*** MATERIAL SHOWN ***

**src/hw/rtl/dbs_pkg.sv**
```systemverilog
// shared constants, types and helpers of the delimiter byte stuffer
// used by the interfaces, the cell row and the top level
`default_nettype none

package dbs_pkg;

  localparam int MaxPattern = 8;
  localparam int CntW       = $clog2(MaxPattern + 1);
  localparam int IdxW       = (MaxPattern > 1) ? $clog2(MaxPattern) : 1;
  localparam int DupW       = CntW + 1;
  localparam int LenW       = 4;
  localparam int PatW       = 64;
  localparam int CfgIdxW    = 2;

  localparam logic [CfgIdxW-1:0] CfgLength = 2'd0;
  localparam logic [CfgIdxW-1:0] CfgBytes  = 2'd1;

  typedef logic [7:0] byte_t;

  typedef struct packed {
    logic load;
    logic shift;
  } cell_ctrl_t;

  typedef struct packed {
    logic            load;
    logic [IdxW-1:0] load_pos;
    logic            shift;
  } row_ctrl_t;

  typedef struct packed {
    byte_t head;
    logic  prefix_now;
    logic  prefix_next;
  } row_stat_t;

  function automatic byte_t delim_at(input logic [PatW-1:0] pattern,
                                     input logic [IdxW-1:0] idx);
    return pattern[8*idx +: 8];
  endfunction

endpackage

`default_nettype wire

```
**src/hw/rtl/dbs_if.sv**
```systemverilog
// valid/ready channels for raw input bytes and stuffed output bytes
// depends on dbs_pkg for the byte type
`default_nettype none

interface dbs_in_if;
  logic            valid;
  logic            ready;
  dbs_pkg::byte_t  in_byte;
  logic            message_end;

  modport source (output valid, output in_byte, output message_end, input ready);
  modport sink   (input valid, input in_byte, input message_end, output ready);
endinterface

interface dbs_out_if;
  logic            valid;
  logic            ready;
  dbs_pkg::byte_t  out_byte;
  logic            run_last;
  logic            message_done;

  modport source (output valid, output out_byte, output run_last, output message_done,
                  input ready);
  modport sink   (input valid, input out_byte, input run_last, input message_done,
                  output ready);
endinterface

`default_nettype wire

```
**src/hw/rtl/dbs_cell.sv**
```systemverilog
// one cell of the held-byte row: a byte that loads, shifts toward the head
// and compares against its own and its left neighbor's delimiter byte; uses dbs_pkg
`default_nettype none

module dbs_cell (
  input  wire logic                clk_i,
  input  wire dbs_pkg::cell_ctrl_t ctrl_i,
  input  wire dbs_pkg::byte_t      in_byte_i,
  input  wire dbs_pkg::byte_t      right_i,
  input  wire dbs_pkg::byte_t      delim_here_i,
  input  wire dbs_pkg::byte_t      delim_prev_i,
  output dbs_pkg::byte_t           data_o,
  output logic                     eq_here_o,
  output logic                     eq_prev_o
);
  import dbs_pkg::*;

  byte_t data_d, data_q;

  always_comb begin
    priority if (ctrl_i.load) begin
      data_d = in_byte_i;
    end else if (ctrl_i.shift) begin
      data_d = right_i;
    end else begin
      data_d = data_q;
    end
  end

  always_ff @(posedge clk_i) begin
    data_q <= data_d;
  end

  assign data_o    = data_q;
  assign eq_here_o = (data_q == delim_here_i);
  assign eq_prev_o = (data_q == delim_prev_i);

endmodule

`default_nettype wire

```
**src/hw/rtl/dbs_row.sv**
```systemverilog
// row of held-byte cells with prefix checks of the current and shifted contents
// depends on dbs_pkg and dbs_cell
`default_nettype none

module dbs_row (
  input  wire logic                   clk_i,
  input  wire dbs_pkg::row_ctrl_t     ctrl_i,
  input  wire dbs_pkg::byte_t         in_byte_i,
  input  wire logic [dbs_pkg::PatW-1:0] pattern_i,
  input  wire logic [dbs_pkg::CntW-1:0] cnt_i,
  output dbs_pkg::row_stat_t          stat_o
);
  import dbs_pkg::*;

  byte_t                 data    [MaxPattern];
  logic [MaxPattern-1:0] eq_here;
  logic [MaxPattern-1:0] eq_prev;
  logic                  pfx_now;
  logic                  pfx_next;

  for (genvar k = 0; k < MaxPattern; k++) begin : g_cell
    cell_ctrl_t cctrl;
    byte_t      right;
    byte_t      dprev;

    assign cctrl.load  = ctrl_i.load && (ctrl_i.load_pos == IdxW'(k));
    assign cctrl.shift = ctrl_i.shift;

    if (k < MaxPattern - 1) begin : g_right
      assign right = data[k+1];
    end else begin : g_end
      assign right = '0;
    end

    if (k > 0) begin : g_prev
      assign dprev = pattern_i[8*(k-1) +: 8];
    end else begin : g_first
      assign dprev = '0;
    end

    dbs_cell u_cell (
      .clk_i        (clk_i),
      .ctrl_i       (cctrl),
      .in_byte_i    (in_byte_i),
      .right_i      (right),
      .delim_here_i (pattern_i[8*k +: 8]),
      .delim_prev_i (dprev),
      .data_o       (data[k]),
      .eq_here_o    (eq_here[k]),
      .eq_prev_o    (eq_prev[k])
    );
  end

  // live cells are those below the count; shifted view drops cell 0
  always_comb begin
    pfx_now  = 1'b1;
    pfx_next = 1'b1;
    for (int k = 0; k < MaxPattern; k++) begin
      if ((CntW'(k) < cnt_i) && !eq_here[k]) begin
        pfx_now = 1'b0;
      end
      if ((k > 0) && (CntW'(k) < cnt_i) && !eq_prev[k]) begin
        pfx_next = 1'b0;
      end
    end
  end

  assign stat_o.head        = data[0];
  assign stat_o.prefix_now  = pfx_now;
  assign stat_o.prefix_next = pfx_next;

endmodule

`default_nettype wire

```
**src/hw/rtl/delimiter_byte_stuffer_top.sv**
```systemverilog
// delimiter byte stuffer: a request is accepted into the cell row and scanned; a result releases
// r bytes, and may end in a flush of f held bytes at message end or in a full match of an L-byte
// delimiter, sent twice as 2L bytes; a stalled output holds the emitting state while the output
// register stays full; requests are taken one request at a time, set by the single output register
// and the shifting cell row
// reset clears the sequencer, the held count and the output valid, length 1, pattern 0
`default_nettype none

module delimiter_byte_stuffer_top (
  input  wire logic                      clk_i,
  input  wire logic                      rst_ni,
  input  wire logic                      cfg_we_i,
  input  wire logic [dbs_pkg::CfgIdxW-1:0] cfg_idx_i,
  input  wire logic [dbs_pkg::PatW-1:0]  cfg_wdata_i,
  dbs_in_if.sink                         in_i,
  dbs_out_if.source                      out_o
);
  import dbs_pkg::*;

  typedef enum logic [3:0] {
    StIdle  = 4'b0001,
    StScan  = 4'b0010,
    StDup   = 4'b0100,
    StFlush = 4'b1000
  } state_e;

  state_e            state_d, state_q;
  logic [CntW-1:0]   cnt_d, cnt_q;
  logic [DupW-1:0]   dup_d, dup_q;
  logic              end_d, end_q;
  logic [LenW-1:0]   len_q;
  logic [PatW-1:0]   pat_q;

  logic              out_valid_d, out_valid_q;
  byte_t             out_byte_q;
  logic              out_last_q, out_done_q;

  logic              emit, emit_last, emit_done;
  byte_t             emit_byte;
  logic              out_free;

  logic [CntW-1:0]   len_eff;
  logic [CntW-1:0]   cnt_m1;
  logic [DupW-1:0]   len_x, len2, dup_idx;
  logic              pfx_now, pfx_next, more_rel, dup_last;

  row_ctrl_t         row_ctrl;
  row_stat_t         row_stat;

  // configuration
  always_ff @(posedge clk_i or negedge rst_ni) begin
    if (!rst_ni) begin
      len_q <= LenW'(1);
      pat_q <= '0;
    end else if (cfg_we_i) begin
      if (cfg_idx_i == CfgLength) begin
        len_q <= cfg_wdata_i[LenW-1:0];
      end else if (cfg_idx_i == CfgBytes) begin
        pat_q <= cfg_wdata_i;
      end
    end
  end

  always_comb begin
    priority if (len_q == '0) begin
      len_eff = CntW'(1);
    end else if (CntW'(len_q) > CntW'(MaxPattern)) begin
      len_eff = CntW'(MaxPattern);
    end else begin
      len_eff = CntW'(len_q);
    end
  end

  dbs_row u_row (
    .clk_i     (clk_i),
    .ctrl_i    (row_ctrl),
    .in_byte_i (in_i.in_byte),
    .pattern_i (pat_q),
    .cnt_i     (cnt_q),
    .stat_o    (row_stat)
  );

  assign out_free = !out_valid_q || out_o.ready;
  assign cnt_m1   = cnt_q - CntW'(1);
  assign pfx_now  = (cnt_q <= len_eff) && row_stat.prefix_now;
  assign pfx_next = (cnt_m1 <= len_eff) && row_stat.prefix_next;
  // more output follows this release
  assign more_rel = (cnt_m1 != '0) && (!pfx_next || (cnt_m1 == len_eff) || end_q);

  assign len_x    = DupW'(len_eff);
  assign len2     = len_x << 1;
  assign dup_idx  = (dup_q < len_x) ? dup_q : (dup_q - len_x);
  assign dup_last = ((dup_q + DupW'(1)) == len2);

  assign in_i.ready = (state_q == StIdle);

  always_comb begin
    state_d   = state_q;
    cnt_d     = cnt_q;
    dup_d     = dup_q;
    end_d     = end_q;
    row_ctrl  = '0;
    emit      = 1'b0;
    emit_byte = row_stat.head;
    emit_last = 1'b0;
    emit_done = 1'b0;

    unique case (state_q)
      StIdle: begin
        if (in_i.valid) begin
          row_ctrl.load     = 1'b1;
          row_ctrl.load_pos = cnt_q[IdxW-1:0];
          cnt_d             = cnt_q + CntW'(1);
          end_d             = in_i.message_end;
          state_d           = StScan;
        end
      end
      StScan: begin
        if (pfx_now && (cnt_q == len_eff)) begin
          dup_d   = '0;
          state_d = StDup;
        end else if (pfx_now) begin
          state_d = (end_q && (cnt_q != '0)) ? StFlush : StIdle;
        end else if (out_free) begin
          emit           = 1'b1;
          emit_last      = !more_rel;
          emit_done      = !more_rel && end_q;
          row_ctrl.shift = 1'b1;
          cnt_d          = cnt_m1;
          if (!more_rel) begin
            state_d = StIdle;
          end
        end
      end
      StDup: begin
        if (out_free) begin
          emit      = 1'b1;
          emit_byte = delim_at(pat_q, dup_idx[IdxW-1:0]);
          emit_last = dup_last;
          emit_done = dup_last && end_q;
          if (dup_last) begin
            cnt_d   = '0;
            state_d = StIdle;
          end else begin
            dup_d = dup_q + DupW'(1);
          end
        end
      end
      StFlush: begin
        if (out_free) begin
          emit           = 1'b1;
          row_ctrl.shift = 1'b1;
          cnt_d          = cnt_m1;
          if (cnt_q == CntW'(1)) begin
            emit_last = 1'b1;
            emit_done = 1'b1;
            state_d   = StIdle;
          end
        end
      end
      default: begin
        state_d = StIdle;
      end
    endcase
  end

  always_ff @(posedge clk_i or negedge rst_ni) begin
    if (!rst_ni) begin
      state_q <= StIdle;
      cnt_q   <= '0;
      dup_q   <= '0;
      end_q   <= 1'b0;
    end else begin
      state_q <= state_d;
      cnt_q   <= cnt_d;
      dup_q   <= dup_d;
      end_q   <= end_d;
    end
  end

  // output register
  always_comb begin
    if (emit) begin
      out_valid_d = 1'b1;
    end else if (out_o.ready) begin
      out_valid_d = 1'b0;
    end else begin
      out_valid_d = out_valid_q;
    end
  end

  always_ff @(posedge clk_i or negedge rst_ni) begin
    if (!rst_ni) begin
      out_valid_q <= 1'b0;
    end else begin
      out_valid_q <= out_valid_d;
    end
  end

  always_ff @(posedge clk_i) begin
    if (emit) begin
      out_byte_q <= emit_byte;
      out_last_q <= emit_last;
      out_done_q <= emit_done;
    end
  end

  assign out_o.valid        = out_valid_q;
  assign out_o.out_byte     = out_byte_q;
  assign out_o.run_last     = out_last_q;
  assign out_o.message_done = out_done_q;

  // checks
  a_room_on_request: assert property (@(posedge clk_i) disable iff (!rst_ni)
    (in_i.valid && in_i.ready) |-> (cnt_q < CntW'(MaxPattern)))
    else $error("request taken with a full cell row");

  a_done_is_last: assert property (@(posedge clk_i) disable iff (!rst_ni)
    out_o.valid |-> (!out_o.message_done || out_o.run_last))
    else $error("message done without run last");

  a_end_empties: assert property (@(posedge clk_i) disable iff (!rst_ni)
    ((state_q != StIdle) && (state_d == StIdle) && end_q) |=> (cnt_q == '0))
    else $error("bytes still held after message end");

  a_dup_range: assert property (@(posedge clk_i) disable iff (!rst_ni)
    (state_q == StDup) |-> (dup_q < len2))
    else $error("duplicate counter out of range");

endmodule

`default_nettype wire
```
**src/flat_wrapper.sv**
```systemverilog
// flat-port wrapper written by rule: the top's interface ports become plain ports
module delimiter_byte_stuffer_top_flat import dbs_pkg::*;
  (clk_i, rst_ni, cfg_we_i, cfg_idx_i, cfg_wdata_i, in_i_valid, in_i_in_byte, in_i_message_end, in_i_ready, out_o_valid, out_o_out_byte, out_o_run_last, out_o_message_done, out_o_ready);
  dbs_in_if in_i_i ();
  dbs_out_if out_o_i ();
  input  wire logic clk_i;
  input  wire logic rst_ni;
  input  wire logic cfg_we_i;
  input  wire logic [dbs_pkg::CfgIdxW-1:0] cfg_idx_i;
  input  wire logic [dbs_pkg::PatW-1:0] cfg_wdata_i;
  input wire logic [$bits(in_i_i.valid)-1:0] in_i_valid;
  input wire logic [$bits(in_i_i.in_byte)-1:0] in_i_in_byte;
  input wire logic [$bits(in_i_i.message_end)-1:0] in_i_message_end;
  output wire logic [$bits(in_i_i.ready)-1:0] in_i_ready;
  output wire logic [$bits(out_o_i.valid)-1:0] out_o_valid;
  output wire logic [$bits(out_o_i.out_byte)-1:0] out_o_out_byte;
  output wire logic [$bits(out_o_i.run_last)-1:0] out_o_run_last;
  output wire logic [$bits(out_o_i.message_done)-1:0] out_o_message_done;
  input wire logic [$bits(out_o_i.ready)-1:0] out_o_ready;
  assign in_i_i.valid = in_i_valid;
  assign in_i_i.in_byte = in_i_in_byte;
  assign in_i_i.message_end = in_i_message_end;
  assign in_i_ready = in_i_i.ready;
  assign out_o_valid = out_o_i.valid;
  assign out_o_out_byte = out_o_i.out_byte;
  assign out_o_run_last = out_o_i.run_last;
  assign out_o_message_done = out_o_i.message_done;
  assign out_o_i.ready = out_o_ready;
  delimiter_byte_stuffer_top u_core (.clk_i(clk_i), .rst_ni(rst_ni), .cfg_we_i(cfg_we_i), .cfg_idx_i(cfg_idx_i), .cfg_wdata_i(cfg_wdata_i), .in_i(in_i_i), .out_o(out_o_i));
endmodule
```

*** End of MATERIAL SHOWN ***

[TRY IT] Could you copy out every line in the listing where the word "StIdle" appears?

[ANSWER SPACE]
    StIdle  = 4'b0001,
  assign in_i.ready = (state_q == StIdle);
      StIdle: begin
          state_d = (end_q && (cnt_q != '0)) ? StFlush : StIdle;
            state_d = StIdle;
            state_d = StIdle;
            state_d   = StIdle;
        state_d = StIdle;
      state_q <= StIdle;
    ((state_q != StIdle) && (state_d == StIdle) && end_q) |=> (cnt_q == '0))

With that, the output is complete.